START DATA

[config.mk]
export PLATFORM = sky130hd
export DESIGN_NAME = uart_word_loader
export DESIGN_NICKNAME = d
export VERILOG_FILES = /design/src/verilog/decomp_pkg.sv /design/src/verilog/uart_word_loader.sv
export VERILOG_INCLUDE_DIRS = /design/src /design/src/include
export SDC_FILE = /design/constraint.sdc
export NUM_CORES = 1
export LEC_CHECK = 0
export BUFFER_PORTS_ARGS = -buffer_cell sky130_fd_sc_hd__clkbuf_2
export CAP_MARGIN = 30
export CORE_MARGIN = 4
export CORE_UTILIZATION = 46
export DETAILED_ROUTE_END_ITERATION = 12
export PLACE_DENSITY = 0.75
export SYNTH_ARGS = -nofsm -noshare
export SYNTH_HDL_FRONTEND = slang
export SYNTH_SLANG_ARGS = --single-unit
[constraint.sdc]
create_clock -name CLOCK_50_I -period 4.4 [get_ports CLOCK_50_I]
set_clock_uncertainty 0.05 [all_clocks]
set_input_delay 0 -clock CLOCK_50_I [delete_from_list [all_inputs] [get_ports CLOCK_50_I]]
set_output_delay 0 -clock CLOCK_50_I [all_outputs]
set_load 0.02 [all_outputs]
[src/include/decomp_macros.svh]
// Decompressor sizes and timing constants
// Frame memory layout, pixel count, UART bit time and load timeout
`ifndef DECOMP_MACROS_SVH
`define DECOMP_MACROS_SVH

// Frame memory geometry
`define MEM_WORDS 1024
`define ADDR_W 10

// Region bases inside the frame memory
`define Y_BASE 0
`define U_BASE 16
`define V_BASE 32
`define RGB_BASE 64     // Three packed words per pair

// Number of pixel pairs in the image
`define PAIR_COUNT 16

// Clock cycles per UART bit
`define UART_CLKS_PER_BIT 8

// Quiet cycles after the last word before the load ends
`define LOAD_IDLE_CYCLES 400

`endif
[src/verilog/decomp_pkg.sv]
// Decompressor shared types
// Word, address and sample vectors plus the FSM state encodings
`default_nettype none

`include "decomp_macros.svh"

package decomp_pkg;

	typedef logic [15:0] mem_word_t;
	typedef logic [`ADDR_W-1:0] mem_addr_t;
	typedef logic [7:0] byte_t;
	typedef logic [7:0] sample_t;    // One Y, U, V, R, G or B value

	typedef enum logic [1:0] {
		TOP_IDLE,
		TOP_LOAD,
		TOP_CONVERT,
		TOP_DONE
	} top_state_t;

	// Converter steps for one pixel pair
	typedef enum logic [3:0] {
		CVT_IDLE,
		CVT_RD_Y,
		CVT_RD_U,
		CVT_RD_V,
		CVT_WAIT_V,   // Last read word arriving
		CVT_CALC,
		CVT_WR0,
		CVT_WR1,
		CVT_WR2
	} cvt_state_t;

	typedef enum logic [1:0] {
		UART_IDLE,
		UART_START,
		UART_DATA,
		UART_STOP
	} uart_state_t;

endpackage

`default_nettype wire

[src/verilog/uart_word_loader.sv]
// UART receive loader
// Pairs received bytes into words and writes them to consecutive addresses
`default_nettype none

`include "decomp_macros.svh"

module uart_word_loader (
	input  logic                  CLOCK_50_I,
	input  logic                  resetn,
	input  logic                  uart_rx,
	output logic                  wr_req,
	output decomp_pkg::mem_addr_t wr_addr,
	output decomp_pkg::mem_word_t wr_data,
	output logic                  frame_error
);

	localparam int unsigned CNT_W = $clog2(`UART_CLKS_PER_BIT);

	logic [2:0] rx_pipe;          // Two sync stages plus edge history
	logic rx_bit;
	logic rx_fall;
	decomp_pkg::uart_state_t state;
	logic [CNT_W-1:0] clk_cnt;
	logic bit_end;
	logic [2:0] bit_cnt;
	decomp_pkg::byte_t rx_shift;
	decomp_pkg::byte_t hi_byte;
	logic have_hi;
	logic [`ADDR_W:0] word_cnt;   // One spare bit to catch overrun

	assign rx_bit = rx_pipe[1];
	assign rx_fall = rx_pipe[2] & ~rx_pipe[1];
	assign bit_end = (clk_cnt == CNT_W'(`UART_CLKS_PER_BIT - 1));
	assign wr_addr = word_cnt[`ADDR_W-1:0];

	always_ff @(posedge CLOCK_50_I or negedge resetn) begin
		if (!resetn) begin
			rx_pipe <= 3'b111;      // Line idles high
			state <= decomp_pkg::UART_IDLE;
			clk_cnt <= '0;
			bit_cnt <= '0;
			have_hi <= 1'b0;
			word_cnt <= '0;
			wr_req <= 1'b0;
			frame_error <= 1'b0;
		end else begin
			rx_pipe <= {rx_pipe[1:0], uart_rx};
			wr_req <= 1'b0;
			if (wr_req) begin
				word_cnt <= word_cnt + 1'b1;
			end
			case (state)
			decomp_pkg::UART_IDLE: begin
				clk_cnt <= '0;
				if (rx_fall) begin
					state <= decomp_pkg::UART_START;
				end
			end
			decomp_pkg::UART_START: begin
				// Middle of the start bit
				if (clk_cnt == CNT_W'(`UART_CLKS_PER_BIT / 2 - 1)) begin
					clk_cnt <= '0;
					bit_cnt <= '0;
					state <= rx_bit ? decomp_pkg::UART_IDLE : decomp_pkg::UART_DATA;
				end else begin
					clk_cnt <= clk_cnt + 1'b1;
				end
			end
			decomp_pkg::UART_DATA: begin
				clk_cnt <= clk_cnt + 1'b1;   // Wraps at the bit end
				if (bit_end) begin
					bit_cnt <= bit_cnt + 1'b1;
					if (bit_cnt == 3'd7) begin
						state <= decomp_pkg::UART_STOP;
					end
				end
			end
			decomp_pkg::UART_STOP: begin
				clk_cnt <= clk_cnt + 1'b1;
				if (bit_end) begin
					state <= decomp_pkg::UART_IDLE;
					if (!rx_bit) begin
						frame_error <= 1'b1;  // Byte dropped
					end else if (have_hi) begin
						wr_req <= 1'b1;
						have_hi <= 1'b0;
					end else begin
						have_hi <= 1'b1;
					end
				end
			end
			default: state <= decomp_pkg::UART_IDLE;
			endcase
		end
	end

	// Byte assembly, LSB first on the line
	always_ff @(posedge CLOCK_50_I) begin
		if (state == decomp_pkg::UART_DATA && bit_end) begin
			rx_shift <= {rx_bit, rx_shift[7:1]};
		end
		if (state == decomp_pkg::UART_STOP && bit_end && rx_bit) begin
			if (have_hi) begin
				wr_data <= {hi_byte, rx_shift};
			end else begin
				hi_byte <= rx_shift;    // First byte is the upper half
			end
		end
	end

	a_addr_in_range: assert property (@(posedge CLOCK_50_I) disable iff (!resetn)
		wr_req |-> (word_cnt < `MEM_WORDS));

endmodule

`default_nettype wire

END DATA

Return the entries exactly through the "set_output_delay 0 -clock" line.

§ **RESPONSE TO THIS EXERCISE**:
[config.mk]
export PLATFORM = sky130hd
export DESIGN_NAME = uart_word_loader
export DESIGN_NICKNAME = d
export VERILOG_FILES = /design/src/verilog/decomp_pkg.sv /design/src/verilog/uart_word_loader.sv
export VERILOG_INCLUDE_DIRS = /design/src /design/src/include
export SDC_FILE = /design/constraint.sdc
export NUM_CORES = 1
export LEC_CHECK = 0
export BUFFER_PORTS_ARGS = -buffer_cell sky130_fd_sc_hd__clkbuf_2
export CAP_MARGIN = 30
export CORE_MARGIN = 4
export CORE_UTILIZATION = 46
export DETAILED_ROUTE_END_ITERATION = 12
export PLACE_DENSITY = 0.75
export SYNTH_ARGS = -nofsm -noshare
export SYNTH_HDL_FRONTEND = slang
export SYNTH_SLANG_ARGS = --single-unit
[constraint.sdc]
create_clock -name CLOCK_50_I -period 4.4 [get_ports CLOCK_50_I]
set_clock_uncertainty 0.05 [all_clocks]
set_input_delay 0 -clock CLOCK_50_I [delete_from_list [all_inputs] [get_ports CLOCK_50_I]]
set_output_delay 0 -clock CLOCK_50_I [all_outputs]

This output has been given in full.